BME Seminar: Massively Parallel Simulations of Patient-Specific Hemodynamics
Monday, January 12, 2015
11:45 am - 1:00 pm
Hudson Hall 207
Dr. Amanda Randles, Lawrence Fellow at Lawrence Livermore National Laboratory
The recognition of the role hemodynamic forces have in the localization and development of disease has motivated large-scale efforts to enable patient-specific simulations. When combined with computational approaches that can extend the models to include physiologically accurate hematocrit levels in large regions of the circulatory system, these image-based models yield insight into the underlying mechanisms driving disease progression and inform surgical planning or the design of next generation drug delivery systems.

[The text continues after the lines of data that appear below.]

Background: an optimization exercise with open tools, aiming at small area, a short achievable clock period and few clock cycles per item. Do not read the settings as production practice. Where RTL was checked, it was by simulation tests only, not by an equivalence proof against the original.

// layer_blend
module layer_blend (
    input  wire        clk,
    input  wire        rst,
    input  wire        cfg_we,
    input  wire        cfg_addr,
    input  wire [31:0] cfg_wdata,
    input  wire        in_valid,
    output wire        in_ready,
    input  wire [11:0] fg_y,
    input  wire [11:0] fg_cb,
    input  wire [11:0] fg_cr,
    input  wire [10:0] fg_a,
    input  wire [11:0] key_y,
    input  wire [11:0] bg_y,
    input  wire [11:0] bg_cb,
    input  wire [11:0] bg_cr,
    output reg         out_valid,
    input  wire        out_ready,
    output reg  [11:0] out_y,
    output reg  [11:0] out_cb,
    output reg  [11:0] out_cr
);
For scale: ~3700 cells after synthesis, roughly 380 flip-flops, roughly 170 I/O pins.
clock: 95.0 ns
lec_check: 0
cap_margin: 20
core_margin: 2
core_utilization: 40
slew_margin: 20
synth_hierarchical: 1
synth_minimum_keep_size: 0
standard.sh (not shown) runs the stock make flow with config.mk's settings and CLKGATE_MAP_FILE= SYNTH_SCRIPT=/design/flow/synth_recipe.tcl, a recipe that flattens the netlist after the stock synthesis.
==> flow/flow/run.sh <==
#!/bin/bash
# The standard layout, with plain buf_2 cells as the port buffers instead of
# the delay buffers that buffer_ports picks by default.
set -euo pipefail
export BUFFER_PORTS_ARGS="-buffer_cell sky130_fd_sc_hd__buf_2"
bash standard.sh > standard_flow.log 2>&1
Testbench counts at the start, summed over its fixed seeds: cycles 24,768, items 24,576.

Building a detailed, realistic model of human blood flow, however, is a formidable mathematical and computational challenge. The models must incorporate the motion of fluid, intricate geometry of the blood vessels, continual pulse-driven changes in flow and pressure, and the behavior of suspended bodies such as red blood cells. In this talk, I will discuss the development of HARVEY, a parallel fluid dynamics application designed to model hemodynamics in patient-specific geometries. I will cover the methods introduced to reduce the overall time-to-solution and enable near-linear strong scaling on up to 1,572,864 core of the IBM Blue Gene/Q supercomputer. Finally, I will present the expansion of the scope of projects to address not only vascular diseases, but also treatment planning and the movement of circulating tumor cells in the bloodstream.